● Data for processing

--- START ---

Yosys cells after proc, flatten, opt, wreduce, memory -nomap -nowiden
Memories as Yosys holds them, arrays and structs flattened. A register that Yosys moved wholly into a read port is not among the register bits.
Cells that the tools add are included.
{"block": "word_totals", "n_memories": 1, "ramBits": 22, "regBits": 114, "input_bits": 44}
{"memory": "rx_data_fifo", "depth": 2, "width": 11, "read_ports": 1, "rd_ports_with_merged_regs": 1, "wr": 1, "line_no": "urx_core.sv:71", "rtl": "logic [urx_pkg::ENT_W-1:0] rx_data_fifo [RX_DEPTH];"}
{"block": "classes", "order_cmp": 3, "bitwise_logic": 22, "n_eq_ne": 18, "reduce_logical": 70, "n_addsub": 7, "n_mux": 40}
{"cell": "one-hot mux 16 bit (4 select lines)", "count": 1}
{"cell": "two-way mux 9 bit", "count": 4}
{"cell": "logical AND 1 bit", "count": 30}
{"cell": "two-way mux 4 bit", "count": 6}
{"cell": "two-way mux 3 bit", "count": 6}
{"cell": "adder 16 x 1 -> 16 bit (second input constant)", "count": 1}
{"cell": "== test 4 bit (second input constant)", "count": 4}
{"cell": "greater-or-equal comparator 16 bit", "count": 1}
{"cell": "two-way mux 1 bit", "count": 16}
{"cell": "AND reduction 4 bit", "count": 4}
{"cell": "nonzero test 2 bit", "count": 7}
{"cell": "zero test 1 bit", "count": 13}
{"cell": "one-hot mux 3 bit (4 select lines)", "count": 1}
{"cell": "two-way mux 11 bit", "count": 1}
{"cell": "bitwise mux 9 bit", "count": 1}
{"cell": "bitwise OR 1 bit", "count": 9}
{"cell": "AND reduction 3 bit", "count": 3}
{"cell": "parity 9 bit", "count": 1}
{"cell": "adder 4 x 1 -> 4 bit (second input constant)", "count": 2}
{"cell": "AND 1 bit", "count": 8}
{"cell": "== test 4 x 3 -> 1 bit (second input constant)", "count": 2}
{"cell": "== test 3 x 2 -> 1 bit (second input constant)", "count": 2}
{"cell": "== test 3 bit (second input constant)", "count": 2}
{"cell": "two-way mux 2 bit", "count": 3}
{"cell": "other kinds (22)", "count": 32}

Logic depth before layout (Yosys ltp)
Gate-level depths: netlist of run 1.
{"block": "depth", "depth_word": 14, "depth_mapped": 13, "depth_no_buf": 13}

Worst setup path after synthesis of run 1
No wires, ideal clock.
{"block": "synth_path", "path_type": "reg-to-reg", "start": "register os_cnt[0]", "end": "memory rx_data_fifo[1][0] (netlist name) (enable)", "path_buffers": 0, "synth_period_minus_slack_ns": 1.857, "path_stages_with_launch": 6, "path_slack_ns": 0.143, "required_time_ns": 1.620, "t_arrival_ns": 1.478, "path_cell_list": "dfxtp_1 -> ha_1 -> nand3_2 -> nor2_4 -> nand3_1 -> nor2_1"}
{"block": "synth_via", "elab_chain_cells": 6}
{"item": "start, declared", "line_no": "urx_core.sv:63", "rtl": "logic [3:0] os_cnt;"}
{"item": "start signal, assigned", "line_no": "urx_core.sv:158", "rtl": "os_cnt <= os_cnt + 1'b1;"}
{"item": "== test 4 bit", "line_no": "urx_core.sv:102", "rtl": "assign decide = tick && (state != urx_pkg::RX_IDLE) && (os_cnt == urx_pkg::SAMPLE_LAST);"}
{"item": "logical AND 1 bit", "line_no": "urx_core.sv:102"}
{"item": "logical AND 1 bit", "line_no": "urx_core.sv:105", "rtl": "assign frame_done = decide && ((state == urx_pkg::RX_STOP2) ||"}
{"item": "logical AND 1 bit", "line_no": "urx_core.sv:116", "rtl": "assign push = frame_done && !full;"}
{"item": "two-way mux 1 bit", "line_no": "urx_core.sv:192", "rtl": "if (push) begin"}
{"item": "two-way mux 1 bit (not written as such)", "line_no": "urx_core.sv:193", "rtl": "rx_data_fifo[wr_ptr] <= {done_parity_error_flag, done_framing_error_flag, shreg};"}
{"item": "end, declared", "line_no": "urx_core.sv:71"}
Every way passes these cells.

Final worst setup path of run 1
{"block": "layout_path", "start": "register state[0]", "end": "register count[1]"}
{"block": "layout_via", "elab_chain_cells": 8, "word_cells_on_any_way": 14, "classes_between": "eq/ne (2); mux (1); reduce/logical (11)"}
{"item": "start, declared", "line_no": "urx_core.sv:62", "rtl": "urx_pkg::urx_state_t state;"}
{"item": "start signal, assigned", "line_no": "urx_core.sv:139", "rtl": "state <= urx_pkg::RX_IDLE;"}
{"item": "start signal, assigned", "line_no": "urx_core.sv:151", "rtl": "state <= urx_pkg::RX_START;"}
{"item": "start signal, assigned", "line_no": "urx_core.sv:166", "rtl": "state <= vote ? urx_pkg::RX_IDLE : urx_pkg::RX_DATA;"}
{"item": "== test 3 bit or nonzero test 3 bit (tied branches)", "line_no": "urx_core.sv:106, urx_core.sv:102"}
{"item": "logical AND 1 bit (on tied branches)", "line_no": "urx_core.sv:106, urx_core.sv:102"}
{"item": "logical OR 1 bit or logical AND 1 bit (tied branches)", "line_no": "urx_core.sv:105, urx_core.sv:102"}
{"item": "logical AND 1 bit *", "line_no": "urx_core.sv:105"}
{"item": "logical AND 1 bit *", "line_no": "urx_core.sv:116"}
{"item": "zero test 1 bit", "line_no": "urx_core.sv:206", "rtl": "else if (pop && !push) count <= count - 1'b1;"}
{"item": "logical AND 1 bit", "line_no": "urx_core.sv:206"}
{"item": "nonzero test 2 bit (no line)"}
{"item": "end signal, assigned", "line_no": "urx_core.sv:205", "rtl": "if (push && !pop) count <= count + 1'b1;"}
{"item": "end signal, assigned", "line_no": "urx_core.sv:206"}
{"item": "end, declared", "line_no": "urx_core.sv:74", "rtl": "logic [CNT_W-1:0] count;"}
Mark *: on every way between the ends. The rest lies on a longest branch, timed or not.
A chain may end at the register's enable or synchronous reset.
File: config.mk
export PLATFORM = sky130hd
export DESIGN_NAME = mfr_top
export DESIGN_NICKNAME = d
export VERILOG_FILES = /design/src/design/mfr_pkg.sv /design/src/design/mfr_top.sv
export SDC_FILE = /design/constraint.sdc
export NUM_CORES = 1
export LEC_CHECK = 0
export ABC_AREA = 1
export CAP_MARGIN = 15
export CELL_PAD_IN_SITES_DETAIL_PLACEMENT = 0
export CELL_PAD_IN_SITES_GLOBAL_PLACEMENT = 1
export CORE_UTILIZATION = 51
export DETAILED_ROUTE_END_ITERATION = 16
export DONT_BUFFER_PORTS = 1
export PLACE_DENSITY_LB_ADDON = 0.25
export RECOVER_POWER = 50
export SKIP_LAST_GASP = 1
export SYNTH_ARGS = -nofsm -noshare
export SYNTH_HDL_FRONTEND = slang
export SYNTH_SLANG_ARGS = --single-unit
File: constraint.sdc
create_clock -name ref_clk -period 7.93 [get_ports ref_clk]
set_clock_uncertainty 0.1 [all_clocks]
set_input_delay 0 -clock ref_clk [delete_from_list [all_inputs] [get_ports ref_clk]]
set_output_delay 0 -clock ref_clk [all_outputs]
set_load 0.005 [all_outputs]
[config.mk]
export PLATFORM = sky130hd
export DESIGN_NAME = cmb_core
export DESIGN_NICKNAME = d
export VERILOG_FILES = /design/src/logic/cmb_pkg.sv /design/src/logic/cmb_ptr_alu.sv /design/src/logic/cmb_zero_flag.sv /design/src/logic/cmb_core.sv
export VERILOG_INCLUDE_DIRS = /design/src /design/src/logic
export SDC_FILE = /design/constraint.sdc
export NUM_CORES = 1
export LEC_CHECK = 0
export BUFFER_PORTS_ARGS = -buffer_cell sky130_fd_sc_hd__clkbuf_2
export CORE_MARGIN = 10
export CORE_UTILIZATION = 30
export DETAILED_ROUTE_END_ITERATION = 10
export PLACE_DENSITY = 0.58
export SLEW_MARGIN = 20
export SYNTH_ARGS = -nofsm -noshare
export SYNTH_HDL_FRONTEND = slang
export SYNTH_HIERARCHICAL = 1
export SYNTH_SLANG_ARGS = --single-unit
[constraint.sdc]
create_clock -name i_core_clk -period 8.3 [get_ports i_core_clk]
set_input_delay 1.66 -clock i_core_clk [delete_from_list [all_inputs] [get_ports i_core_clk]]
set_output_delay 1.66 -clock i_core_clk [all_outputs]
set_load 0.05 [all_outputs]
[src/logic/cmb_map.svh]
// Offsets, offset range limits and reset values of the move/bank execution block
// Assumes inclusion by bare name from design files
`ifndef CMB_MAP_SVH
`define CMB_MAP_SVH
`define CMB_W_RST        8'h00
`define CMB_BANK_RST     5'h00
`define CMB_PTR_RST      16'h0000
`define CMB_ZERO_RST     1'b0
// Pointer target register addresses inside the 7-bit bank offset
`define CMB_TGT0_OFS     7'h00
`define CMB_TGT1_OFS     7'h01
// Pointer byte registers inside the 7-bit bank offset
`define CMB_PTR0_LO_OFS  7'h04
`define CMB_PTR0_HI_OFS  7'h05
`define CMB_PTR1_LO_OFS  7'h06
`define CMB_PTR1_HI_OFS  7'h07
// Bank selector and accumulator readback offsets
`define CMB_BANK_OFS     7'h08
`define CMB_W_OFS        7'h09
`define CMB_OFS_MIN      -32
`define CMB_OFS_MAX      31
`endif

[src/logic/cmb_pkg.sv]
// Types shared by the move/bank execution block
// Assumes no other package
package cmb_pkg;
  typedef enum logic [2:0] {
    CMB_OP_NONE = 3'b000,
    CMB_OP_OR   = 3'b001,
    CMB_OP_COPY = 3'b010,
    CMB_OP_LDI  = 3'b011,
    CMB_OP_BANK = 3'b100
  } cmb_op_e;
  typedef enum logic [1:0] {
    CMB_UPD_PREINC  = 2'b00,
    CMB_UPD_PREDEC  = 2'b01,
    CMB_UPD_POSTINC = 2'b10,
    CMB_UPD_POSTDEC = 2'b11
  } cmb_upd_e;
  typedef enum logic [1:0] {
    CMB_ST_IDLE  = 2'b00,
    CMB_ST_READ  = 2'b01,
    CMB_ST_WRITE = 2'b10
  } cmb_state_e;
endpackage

--- END ---

● Work item
Starting with the line with "(pop && !push)" above and going on through the line with "Mark *: on every", transcribe every line exactly, both ends included, and add nothing.

● Answer to this exercise
{"item": "zero test 1 bit", "line_no": "urx_core.sv:206", "rtl": "else if (pop && !push) count <= count - 1'b1;"}
{"item": "logical AND 1 bit", "line_no": "urx_core.sv:206"}
{"item": "nonzero test 2 bit (no line)"}
{"item": "end signal, assigned", "line_no": "urx_core.sv:205", "rtl": "if (push && !pop) count <= count + 1'b1;"}
{"item": "end signal, assigned", "line_no": "urx_core.sv:206"}
{"item": "end, declared", "line_no": "urx_core.sv:74", "rtl": "logic [CNT_W-1:0] count;"}
Mark *: on every way between the ends. The rest lies on a longest branch, timed or not.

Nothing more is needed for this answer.